- [EXERCISE MATERIAL]:
<file path="src/rtl/mnist_pkg.sv">
// Shared constants and loader state encoding for the MNIST frame loader.
package mnist_pkg;
  localparam int         FRAME_BYTES = 784;
  localparam int         ADDR_W      = 10;
  localparam logic [7:0] SYNC0_DEF   = 8'hA5;
  localparam logic [7:0] SYNC1_DEF   = 8'h5A;

  typedef enum logic [1:0] {
    S_SYNC0,
    S_SYNC1,
    S_PAYLOAD,
    S_CHECK
  } ld_state_e;
endpackage

</file>
<file path="src/rtl/rx_timeout_timer.sv">
// Inter-byte idle counter: fires when TIMEOUT_CYCLES idle cycles pass without a kick.
module rx_timeout_timer #(
  parameter logic [23:0] TIMEOUT_CYCLES = 24'd5_000_000
) (
  input  logic clk,
  input  logic reset,
  input  logic enable,
  input  logic kick,
  output logic expired
);
  logic [23:0] cnt_q, cnt_d;

  // A byte arriving in the terminal cycle wins over expiry.
  assign expired = enable && !kick && (cnt_q == TIMEOUT_CYCLES - 24'd1);

  always_comb begin
    cnt_d = cnt_q + 24'd1;
    if (!enable || kick || expired) cnt_d = '0;
  end

  always_ff @(posedge clk) begin
    if (reset) cnt_q <= '0;
    else       cnt_q <= cnt_d;
  end
endmodule

</file>
<file path="src/rtl/mnist_frame_loader.sv">
// UART byte-stream framer: finds SYNC0/SYNC1, writes the payload into the frame RAM,
// verifies the 8-bit checksum and flags a complete frame to the blitter.
module mnist_frame_loader #(
  parameter logic [7:0]  SYNC0          = mnist_pkg::SYNC0_DEF,
  parameter logic [7:0]  SYNC1          = mnist_pkg::SYNC1_DEF,
  parameter int          FRAME_BYTES    = mnist_pkg::FRAME_BYTES,
  parameter logic [23:0] TIMEOUT_CYCLES = 24'd5_000_000
) (
  input  logic       clk,
  input  logic       reset,
  input  logic       rx_valid,
  input  logic [7:0] rx_data,
  output logic [9:0] ram_addr_a,
  output logic [7:0] ram_data_a,
  output logic       ram_we_a,
  output logic       frame_ready,
  output logic       loading,
  output logic       frame_done,
  output logic       err_checksum,
  output logic       err_timeout,
  output logic [7:0] frame_count
);
  import mnist_pkg::*;

  ld_state_e   state_q, state_d;
  logic [9:0]  idx_q, idx_d;
  logic [7:0]  sum_q, sum_d;
  logic [9:0]  addr_q, addr_d;
  logic [7:0]  data_q, data_d;
  logic        we_q, we_d;
  logic        rdy_q, rdy_d;
  logic        done_q, done_d;
  logic        echk_q, echk_d;
  logic        eto_q, eto_d;
  logic [7:0]  cnt_q, cnt_d;
  logic        expired;

  rx_timeout_timer #(.TIMEOUT_CYCLES(TIMEOUT_CYCLES)) u_timer (
    .clk     (clk),
    .reset   (reset),
    .enable  (state_q != S_SYNC0),
    .kick    (rx_valid),
    .expired (expired)
  );

  always_comb begin
    state_d = state_q;
    idx_d   = idx_q;
    sum_d   = sum_q;
    addr_d  = addr_q;
    data_d  = data_q;
    we_d    = 1'b0;
    rdy_d   = rdy_q;
    done_d  = 1'b0;
    echk_d  = 1'b0;
    eto_d   = 1'b0;
    cnt_d   = cnt_q;
    if (expired) begin
      state_d = S_SYNC0;
      eto_d   = 1'b1;
    end else if (rx_valid) begin
      unique case (state_q)
        S_SYNC0: if (rx_data == SYNC0) state_d = S_SYNC1;
        S_SYNC1: begin
          if (rx_data == SYNC1) begin
            state_d = S_PAYLOAD;
            idx_d   = '0;
            sum_d   = '0;
          end else if (rx_data != SYNC0) begin
            state_d = S_SYNC0;
          end
        end
        S_PAYLOAD: begin
          addr_d = idx_q;
          data_d = rx_data;
          we_d   = 1'b1;
          sum_d  = sum_q + rx_data;
          // Drop frame_ready together with the first write so a partial frame is never shown.
          if (idx_q == '0) rdy_d = 1'b0;
          if (idx_q == 10'(FRAME_BYTES - 1)) state_d = S_CHECK;
          else                               idx_d   = idx_q + 10'd1;
        end
        S_CHECK: begin
          state_d = S_SYNC0;
          if (rx_data == sum_q) begin
            rdy_d  = 1'b1;
            done_d = 1'b1;
            cnt_d  = cnt_q + 8'd1;
          end else begin
            rdy_d  = 1'b0;
            echk_d = 1'b1;
          end
        end
        default: state_d = S_SYNC0;
      endcase
    end
  end

  always_ff @(posedge clk) begin
    if (reset) begin
      state_q <= S_SYNC0;
      idx_q   <= '0;
      sum_q   <= '0;
      addr_q  <= '0;
      data_q  <= '0;
      we_q    <= 1'b0;
      rdy_q   <= 1'b0;
      done_q  <= 1'b0;
      echk_q  <= 1'b0;
      eto_q   <= 1'b0;
      cnt_q   <= '0;
    end else begin
      state_q <= state_d;
      idx_q   <= idx_d;
      sum_q   <= sum_d;
      addr_q  <= addr_d;
      data_q  <= data_d;
      we_q    <= we_d;
      rdy_q   <= rdy_d;
      done_q  <= done_d;
      echk_q  <= echk_d;
      eto_q   <= eto_d;
      cnt_q   <= cnt_d;
    end
  end

  assign ram_addr_a   = addr_q;
  assign ram_data_a   = data_q;
  assign ram_we_a     = we_q;
  assign frame_ready  = rdy_q;
  assign loading      = (state_q == S_PAYLOAD) || (state_q == S_CHECK);
  assign frame_done   = done_q;
  assign err_checksum = echk_q;
  assign err_timeout  = eto_q;
  assign frame_count  = cnt_q;
endmodule

</file>
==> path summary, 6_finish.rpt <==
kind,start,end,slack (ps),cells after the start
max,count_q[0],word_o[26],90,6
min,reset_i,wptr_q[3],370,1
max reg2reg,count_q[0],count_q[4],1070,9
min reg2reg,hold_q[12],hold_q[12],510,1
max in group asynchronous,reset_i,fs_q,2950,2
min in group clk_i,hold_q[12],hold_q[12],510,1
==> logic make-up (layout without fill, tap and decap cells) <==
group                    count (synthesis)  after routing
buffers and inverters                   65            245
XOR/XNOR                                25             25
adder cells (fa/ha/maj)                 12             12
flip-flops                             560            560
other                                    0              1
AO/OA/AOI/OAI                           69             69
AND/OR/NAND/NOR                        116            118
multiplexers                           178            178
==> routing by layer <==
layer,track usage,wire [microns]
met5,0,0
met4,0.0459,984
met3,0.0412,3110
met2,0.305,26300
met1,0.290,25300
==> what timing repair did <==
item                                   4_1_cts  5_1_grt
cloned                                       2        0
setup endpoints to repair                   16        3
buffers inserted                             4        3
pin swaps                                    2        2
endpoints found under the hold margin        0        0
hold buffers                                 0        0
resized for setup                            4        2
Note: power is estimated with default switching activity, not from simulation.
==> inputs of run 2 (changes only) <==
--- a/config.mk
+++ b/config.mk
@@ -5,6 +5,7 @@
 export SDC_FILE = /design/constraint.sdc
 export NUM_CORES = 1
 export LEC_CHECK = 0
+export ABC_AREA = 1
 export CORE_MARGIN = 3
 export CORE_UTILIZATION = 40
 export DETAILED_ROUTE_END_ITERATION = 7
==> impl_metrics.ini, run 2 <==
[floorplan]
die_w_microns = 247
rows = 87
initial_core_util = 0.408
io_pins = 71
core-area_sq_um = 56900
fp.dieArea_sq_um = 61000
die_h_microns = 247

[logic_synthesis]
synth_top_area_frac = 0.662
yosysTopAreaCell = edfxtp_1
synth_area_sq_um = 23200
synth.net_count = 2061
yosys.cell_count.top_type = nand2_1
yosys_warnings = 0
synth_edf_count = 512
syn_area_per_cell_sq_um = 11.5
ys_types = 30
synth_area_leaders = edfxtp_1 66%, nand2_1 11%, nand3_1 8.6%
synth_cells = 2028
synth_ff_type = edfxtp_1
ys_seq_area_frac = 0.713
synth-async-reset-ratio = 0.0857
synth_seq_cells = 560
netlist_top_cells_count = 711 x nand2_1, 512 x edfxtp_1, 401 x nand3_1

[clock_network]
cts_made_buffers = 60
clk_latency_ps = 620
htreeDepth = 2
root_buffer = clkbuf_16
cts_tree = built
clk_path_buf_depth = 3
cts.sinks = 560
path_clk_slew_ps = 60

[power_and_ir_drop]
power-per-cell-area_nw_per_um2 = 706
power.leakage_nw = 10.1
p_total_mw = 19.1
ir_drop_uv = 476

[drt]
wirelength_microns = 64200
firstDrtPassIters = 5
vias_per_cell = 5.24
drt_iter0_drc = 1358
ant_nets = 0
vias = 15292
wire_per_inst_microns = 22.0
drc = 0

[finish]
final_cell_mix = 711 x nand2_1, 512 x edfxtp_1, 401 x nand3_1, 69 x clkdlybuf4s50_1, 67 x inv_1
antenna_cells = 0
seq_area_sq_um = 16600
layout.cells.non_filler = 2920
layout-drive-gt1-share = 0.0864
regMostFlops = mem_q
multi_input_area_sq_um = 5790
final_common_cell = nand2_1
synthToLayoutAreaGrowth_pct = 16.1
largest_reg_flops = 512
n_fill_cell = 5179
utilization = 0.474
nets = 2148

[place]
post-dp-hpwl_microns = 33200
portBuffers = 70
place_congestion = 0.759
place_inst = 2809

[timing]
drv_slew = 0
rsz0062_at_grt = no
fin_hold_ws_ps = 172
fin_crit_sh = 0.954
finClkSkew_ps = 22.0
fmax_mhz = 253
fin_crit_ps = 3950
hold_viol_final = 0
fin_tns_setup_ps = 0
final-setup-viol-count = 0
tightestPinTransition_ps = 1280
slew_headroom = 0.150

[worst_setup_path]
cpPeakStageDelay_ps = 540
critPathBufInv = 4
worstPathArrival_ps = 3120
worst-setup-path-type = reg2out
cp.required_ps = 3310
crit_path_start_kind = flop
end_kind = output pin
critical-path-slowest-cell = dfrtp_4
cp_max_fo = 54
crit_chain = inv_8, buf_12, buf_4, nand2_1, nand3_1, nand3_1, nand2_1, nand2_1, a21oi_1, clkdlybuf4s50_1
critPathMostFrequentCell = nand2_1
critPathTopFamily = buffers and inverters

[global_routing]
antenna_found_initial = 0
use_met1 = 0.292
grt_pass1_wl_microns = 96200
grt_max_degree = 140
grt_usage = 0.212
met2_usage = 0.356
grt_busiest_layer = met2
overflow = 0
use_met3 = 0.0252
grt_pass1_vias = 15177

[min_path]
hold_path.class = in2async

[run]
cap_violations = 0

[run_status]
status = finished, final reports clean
[src/rtl/nec_ir_tx.sv]
// NEC infrared frame transmitter: builds the leader/data/stop/guard envelope
// and gates the external carrier onto the LED output.
module nec_ir_tx #(
  parameter int UNIT_CYCLES = 28_125,
  parameter int GAP_UNITS   = 72
) (
  input  logic       clk,
  input  logic       reset_n,
  input  logic       nec_clk,
  input  logic       start,
  input  logic       rpt,
  input  logic [7:0] addr,
  input  logic [7:0] cmd,
  output logic       ready,
  output logic       busy,
  output logic       envelope,
  output logic       ir_out,
  output logic       done
);

  localparam int UCW = (UNIT_CYCLES > 1) ? $clog2(UNIT_CYCLES) : 1;
  localparam logic [UCW-1:0] UCNT_LAST = UCW'(UNIT_CYCLES - 1);
  localparam logic [6:0]     GAP_LEN   = 7'(GAP_UNITS);

  typedef enum logic [2:0] {
    IDLE,
    LEAD_MARK,
    LEAD_SPACE,
    BIT_MARK,
    BIT_SPACE,
    STOP_MARK,
    GAP
  } state_t;

  state_t         state;
  state_t         state_nxt;
  logic [UCW-1:0] ucnt;
  logic [6:0]     scnt;
  logic [31:0]    shreg;
  logic [4:0]     bit_idx;
  logic           rpt_q;
  logic [6:0]     state_len;
  logic           unit_tick;
  logic           state_end;
  logic           env_nxt;
  logic           done_nxt;

  // Length of the current state in NEC units; a data bit's space length
  // is chosen by the bit currently at the bottom of the shift register.
  always_comb begin
    state_len = 7'd1;
    case (state)
      LEAD_MARK:  state_len = 7'd16;
      LEAD_SPACE: state_len = rpt_q ? 7'd4 : 7'd8;
      BIT_SPACE:  state_len = shreg[0] ? 7'd3 : 7'd1;
      GAP:        state_len = GAP_LEN;
      default:    state_len = 7'd1;
    endcase
  end

  assign unit_tick = (ucnt == UCNT_LAST);
  assign state_end = unit_tick && (scnt == state_len - 7'd1);

  always_ff @(posedge clk) begin
    if (!reset_n) begin
      state    <= IDLE;
      envelope <= 1'b0;
      done     <= 1'b0;
    end else begin
      state    <= state_nxt;
      envelope <= env_nxt;
      done     <= done_nxt;
    end
  end

  always_comb begin
    state_nxt = state;
    case (state)
      IDLE:       if (start) state_nxt = LEAD_MARK;
      LEAD_MARK:  if (state_end) state_nxt = LEAD_SPACE;
      LEAD_SPACE: if (state_end) state_nxt = rpt_q ? STOP_MARK : BIT_MARK;
      BIT_MARK:   if (state_end) state_nxt = BIT_SPACE;
      BIT_SPACE:  if (state_end) state_nxt = (bit_idx == 5'd31) ? STOP_MARK : BIT_MARK;
      STOP_MARK:  if (state_end) state_nxt = GAP;
      GAP:        if (state_end) state_nxt = IDLE;
      default:    state_nxt = IDLE;
    endcase
  end

  // Envelope is derived from the next state so it changes on the same edge
  // as the state itself, keeping it registered and glitch-free.
  always_comb begin
    env_nxt  = 1'b0;
    done_nxt = 1'b0;
    ready    = (state == IDLE);
    busy     = (state != IDLE);
    case (state_nxt)
      LEAD_MARK, BIT_MARK, STOP_MARK: env_nxt = 1'b1;
      default:                        env_nxt = 1'b0;
    endcase
    if ((state == GAP) && state_end) done_nxt = 1'b1;
  end

  always_ff @(posedge clk) begin
    if (!reset_n) begin
      ucnt    <= '0;
      scnt    <= '0;
      shreg   <= '0;
      bit_idx <= '0;
      rpt_q   <= 1'b0;
    end else if (state == IDLE) begin
      ucnt <= '0;
      scnt <= '0;
      if (start) begin
        shreg   <= {~cmd, cmd, ~addr, addr};
        rpt_q   <= rpt;
        bit_idx <= '0;
      end
    end else if (state_end) begin
      ucnt <= '0;
      scnt <= '0;
      if (state == BIT_SPACE) begin
        shreg   <= {1'b0, shreg[31:1]};
        bit_idx <= bit_idx + 5'd1;
      end
    end else if (unit_tick) begin
      ucnt <= '0;
      scnt <= scnt + 7'd1;
    end else begin
      ucnt <= ucnt + UCW'(1);
    end
  end

  assign ir_out = envelope & nec_clk;

endmodule
[src/rtl/lcd_pkg.sv]
// lcd_pkg: shared definitions for the character-LCD timing engine.
//   - lcd_state_e : engine FSM states
//   - init byte constants and init count for the optional power-up sequence
//   - HD44780 clear/home command codes and is_long_cmd() classifier
//   - max_u() helper used to size the shared phase counter
package lcd_pkg;

  typedef enum logic [2:0] {
    StPwrup,
    StInitLoad,
    StSetup,
    StEnHi,
    StHold,
    StWait,
    StIdle
  } lcd_state_e;

  // HD44780 command codes; 0x03 also decodes as "home" since DB0 is don't-care.
  localparam logic [7:0] CmdClr  = 8'h01;
  localparam logic [7:0] CmdHome = 8'h02;

  localparam int unsigned InitCount   = 4;
  localparam logic [7:0]  InitFuncSet = 8'h38;  // 8-bit bus, 2 lines, 5x8 font
  localparam logic [7:0]  InitDispOn  = 8'h0C;  // display on, cursor off
  localparam logic [7:0]  InitClear   = CmdClr;
  localparam logic [7:0]  InitEntry   = 8'h06;  // increment, no shift

  function automatic logic [7:0] init_byte(input logic [1:0] idx);
    logic [7:0] b;
    unique case (idx)
      2'd0: b = InitFuncSet;
      2'd1: b = InitDispOn;
      2'd2: b = InitClear;
      2'd3: b = InitEntry;
      default: b = InitEntry;
    endcase
    return b;
  endfunction

  // Clear and home need the long execution wait; everything else, including 0x00, is short.
  function automatic logic is_long_cmd(input logic rs, input logic [7:0] data);
    return !rs && ((data == CmdClr) || (data == CmdHome) || (data == 8'h03));
  endfunction

  function automatic int unsigned max_u(input int unsigned a, input int unsigned b);
    return (a > b) ? a : b;
  endfunction

endpackage
## src/rtl/span_pkg.sv

```systemverilog
// Shared widths, payload types and state encoding for the spread tier accumulator.
package span_pkg;

    localparam int unsigned NUM_LEGS  = 8;
    localparam int unsigned NUM_TIERS = 3;
    localparam int unsigned QTY_W     = 16;
    localparam int unsigned MAT_W     = 8;
    localparam int unsigned TIER_W    = 4;
    localparam int unsigned MAG_W     = 16;
    localparam int unsigned CNT_W     = $clog2(NUM_LEGS + 1);
    localparam int unsigned IDX_W     = $clog2(NUM_LEGS);
    localparam int unsigned ERR_W     = 3;

    localparam int unsigned ERR_OVF   = 0;
    localparam int unsigned ERR_UNBKT = 1;
    localparam int unsigned ERR_TRUNC = 2;

    typedef struct packed {
        logic [QTY_W-1:0] qty;
        logic [MAT_W-1:0] mat;
    } leg_t;

    typedef logic [NUM_TIERS-1:0][MAG_W-1:0]  tier_sum_t;
    typedef logic [NUM_TIERS-1:0][TIER_W-1:0] tier_max_t;
    typedef logic [NUM_LEGS-1:0][QTY_W-1:0]   pos_arr_t;
    typedef logic [NUM_LEGS-1:0][MAT_W-1:0]   mat_arr_t;

    typedef enum logic [1:0] {
        IDLE    = 2'd0,
        ACCUM   = 2'd1,
        PRESENT = 2'd2
    } acc_state_e;

endpackage

```

## src/rtl/spread_tier_accumulator_if.sv

```systemverilog
// Leg input stream and portfolio bundle output stream of the spread tier accumulator.
interface spread_tier_accumulator_if;
    import span_pkg::*;

    logic               leg_valid;
    logic               leg_ready;
    logic [QTY_W-1:0]   leg_qty;
    logic [MAT_W-1:0]   leg_mat;
    logic               leg_last;
    logic               out_valid;
    logic               out_ready;
    tier_sum_t          tier_long;
    tier_sum_t          tier_short;
    pos_arr_t           position;
    mat_arr_t           maturity;
    logic [CNT_W-1:0]   leg_count;
    logic [ERR_W-1:0]   err_flags;

    modport master (
        output leg_valid, leg_qty, leg_mat, leg_last, out_ready,
        input  leg_ready, out_valid, tier_long, tier_short, position, maturity,
               leg_count, err_flags
    );

    modport slave (
        input  leg_valid, leg_qty, leg_mat, leg_last, out_ready,
        output leg_ready, out_valid, tier_long, tier_short, position, maturity,
               leg_count, err_flags
    );

endinterface

```

## src/rtl/tier_classify.sv

```systemverilog
// Maps one leg to its maturity tier (lowest tier with mat < bound) and unsigned magnitude.
module tier_classify
    import span_pkg::*;
(
    input  logic [MAT_W-1:0]     mat,
    input  logic [QTY_W-1:0]     qty,
    input  tier_max_t            tmax,
    output logic [NUM_TIERS-1:0] onehot_c,
    output logic                 hit_c,
    output logic [MAG_W-1:0]     mag_c,
    output logic                 is_short_c
);

    logic [QTY_W-1:0] neg_c;

    always_comb begin
        onehot_c = '0;
        hit_c    = 1'b0;
        for (int t = 0; t < int'(NUM_TIERS); t++) begin
            if (!hit_c && (mat < MAT_W'(tmax[t]))) begin
                onehot_c[t] = 1'b1;
                hit_c       = 1'b1;
            end
        end
    end

    // Negating the most negative quantity wraps to its true magnitude when read unsigned.
    assign is_short_c = qty[QTY_W-1];
    assign neg_c      = QTY_W'(~qty + QTY_W'(1));
    assign mag_c      = is_short_c ? MAG_W'(neg_c) : MAG_W'(qty);

endmodule

```

## src/rtl/spread_tier_accumulator.sv

```systemverilog
// Collects one portfolio's legs, sums long/short magnitudes per maturity tier and presents the bundle.
module spread_tier_accumulator
    import span_pkg::*;
(
    input  logic                        clk,
    input  logic                        reset,
    input  tier_max_t                   tier_max,
    spread_tier_accumulator_if.slave    bus
);

    acc_state_e        state_q, state_d;
    tier_sum_t         long_q, long_d;
    tier_sum_t         short_q, short_d;
    pos_arr_t          pos_q, pos_d;
    mat_arr_t          mat_q, mat_d;
    logic [CNT_W-1:0]  cnt_q, cnt_d;
    logic [ERR_W-1:0]  err_q, err_d;
    tier_max_t         shadow_q, shadow_d;
    logic              leg_ready_q;
    logic              out_valid_q;

    leg_t                  leg_c;
    tier_max_t             tmax_sel_c;
    logic [NUM_TIERS-1:0]  cls_onehot_c;
    logic                  cls_hit_c;
    logic [MAG_W-1:0]      cls_mag_c;
    logic                  cls_short_c;
    logic                  accept_c;
    logic                  full_c;
    logic                  done_c;
    logic [IDX_W-1:0]      idx_c;
    logic [MAG_W:0]        sum_c;

    assign leg_c = '{qty: bus.leg_qty, mat: bus.leg_mat};

    // The first leg is classified against the live bounds, later legs against the shadow copy.
    assign tmax_sel_c = (state_q == IDLE) ? tier_max : shadow_q;

    tier_classify u_classify (
        .mat        (leg_c.mat),
        .qty        (leg_c.qty),
        .tmax       (tmax_sel_c),
        .onehot_c   (cls_onehot_c),
        .hit_c      (cls_hit_c),
        .mag_c      (cls_mag_c),
        .is_short_c (cls_short_c)
    );

    always_comb begin
        state_d  = state_q;
        long_d   = long_q;
        short_d  = short_q;
        pos_d    = pos_q;
        mat_d    = mat_q;
        cnt_d    = cnt_q;
        err_d    = err_q;
        shadow_d = shadow_q;
        sum_c    = '0;
        accept_c = bus.leg_valid && leg_ready_q;
        full_c   = (cnt_q == CNT_W'(NUM_LEGS - 1));
        done_c   = bus.leg_last || full_c;
        idx_c    = IDX_W'(cnt_q);

        unique case (state_q)
            IDLE: begin
                if (accept_c) begin
                    shadow_d = tier_max;
                    state_d  = done_c ? PRESENT : ACCUM;
                end
            end
            ACCUM: begin
                if (accept_c && done_c) begin
                    state_d = PRESENT;
                end
            end
            PRESENT: begin
                if (out_valid_q && bus.out_ready) begin
                    long_d  = '0;
                    short_d = '0;
                    pos_d   = '0;
                    mat_d   = '0;
                    cnt_d   = '0;
                    err_d   = '0;
                    state_d = IDLE;
                end
            end
            default: state_d = IDLE;
        endcase

        if (accept_c) begin
            pos_d[idx_c] = leg_c.qty;
            mat_d[idx_c] = leg_c.mat;
            cnt_d        = cnt_q + CNT_W'(1);
            if (!cls_hit_c) begin
                err_d[ERR_UNBKT] = 1'b1;
            end
            if (full_c && !bus.leg_last) begin
                err_d[ERR_TRUNC] = 1'b1;
            end
            // Saturating add into the single matched tier.
            for (int t = 0; t < int'(NUM_TIERS); t++) begin
                if (cls_onehot_c[t]) begin
                    sum_c = cls_short_c ? ({1'b0, short_q[t]} + {1'b0, cls_mag_c})
                                        : ({1'b0, long_q[t]}  + {1'b0, cls_mag_c});
                    if (sum_c[MAG_W]) begin
                        err_d[ERR_OVF] = 1'b1;
                        sum_c          = {1'b0, {MAG_W{1'b1}}};
                    end
                    if (cls_short_c) begin
                        short_d[t] = sum_c[MAG_W-1:0];
                    end else begin
                        long_d[t]  = sum_c[MAG_W-1:0];
                    end
                end
            end
        end
    end

    always_ff @(posedge clk) begin
        if (!reset) begin
            state_q     <= IDLE;
            long_q      <= '0;
            short_q     <= '0;
            pos_q       <= '0;
            mat_q       <= '0;
            cnt_q       <= '0;
            err_q       <= '0;
            shadow_q    <= '0;
            leg_ready_q <= 1'b0;
            out_valid_q <= 1'b0;
        end else begin
            state_q     <= state_d;
            long_q      <= long_d;
            short_q     <= short_d;
            pos_q       <= pos_d;
            mat_q       <= mat_d;
            cnt_q       <= cnt_d;
            err_q       <= err_d;
            shadow_q    <= shadow_d;
            leg_ready_q <= (state_d != PRESENT);
            out_valid_q <= (state_d == PRESENT);
        end
    end

    assign bus.leg_ready  = leg_ready_q;
    assign bus.out_valid  = out_valid_q;
    assign bus.tier_long  = long_q;
    assign bus.tier_short = short_q;
    assign bus.position   = pos_q;
    assign bus.maturity   = mat_q;
    assign bus.leg_count  = cnt_q;
    assign bus.err_flags  = err_q;

endmodule

```

## src/flat_wrapper.sv

```systemverilog
// flat-port wrapper written by rule: the top's interface ports become plain ports
module spread_tier_accumulator_flat import span_pkg::*;
  (clk, reset, tier_max, bus_leg_valid, bus_leg_qty, bus_leg_mat, bus_leg_last, bus_out_ready, bus_leg_ready, bus_out_valid, bus_tier_long, bus_tier_short, bus_position, bus_maturity, bus_leg_count, bus_err_flags);
  spread_tier_accumulator_if bus_i ();
  input  logic clk;
  input  logic reset;
  input  tier_max_t tier_max;
  input wire logic [$bits(bus_i.leg_valid)-1:0] bus_leg_valid;
  input wire logic [$bits(bus_i.leg_qty)-1:0] bus_leg_qty;
  input wire logic [$bits(bus_i.leg_mat)-1:0] bus_leg_mat;
  input wire logic [$bits(bus_i.leg_last)-1:0] bus_leg_last;
  input wire logic [$bits(bus_i.out_ready)-1:0] bus_out_ready;
  output wire logic [$bits(bus_i.leg_ready)-1:0] bus_leg_ready;
  output wire logic [$bits(bus_i.out_valid)-1:0] bus_out_valid;
  output wire logic [$bits(bus_i.tier_long)-1:0] bus_tier_long;
  output wire logic [$bits(bus_i.tier_short)-1:0] bus_tier_short;
  output wire logic [$bits(bus_i.position)-1:0] bus_position;
  output wire logic [$bits(bus_i.maturity)-1:0] bus_maturity;
  output wire logic [$bits(bus_i.leg_count)-1:0] bus_leg_count;
  output wire logic [$bits(bus_i.err_flags)-1:0] bus_err_flags;
  assign bus_i.leg_valid = bus_leg_valid;
  assign bus_i.leg_qty = bus_leg_qty;
  assign bus_i.leg_mat = bus_leg_mat;
  assign bus_i.leg_last = bus_leg_last;
  assign bus_i.out_ready = bus_out_ready;
  assign bus_leg_ready = bus_i.leg_ready;
  assign bus_out_valid = bus_i.out_valid;
  assign bus_tier_long = bus_i.tier_long;
  assign bus_tier_short = bus_i.tier_short;
  assign bus_position = bus_i.position;
  assign bus_maturity = bus_i.maturity;
  assign bus_leg_count = bus_i.leg_count;
  assign bus_err_flags = bus_i.err_flags;
  spread_tier_accumulator u_core (.clk(clk), .reset(reset), .tier_max(tier_max), .bus(bus_i));
endmodule
```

- [ASSIGNED TASK]: Where the line holding "path summary, 6_finish.rpt" appears in the listing above, start reproducing exactly, and end with the line holding "max in group asynchronous,reset_i,fs_q,2950,2".

- [TASK SOLUTION]:
==> path summary, 6_finish.rpt <==
kind,start,end,slack (ps),cells after the start
max,count_q[0],word_o[26],90,6
min,reset_i,wptr_q[3],370,1
max reg2reg,count_q[0],count_q[4],1070,9
min reg2reg,hold_q[12],hold_q[12],510,1
max in group asynchronous,reset_i,fs_q,2950,2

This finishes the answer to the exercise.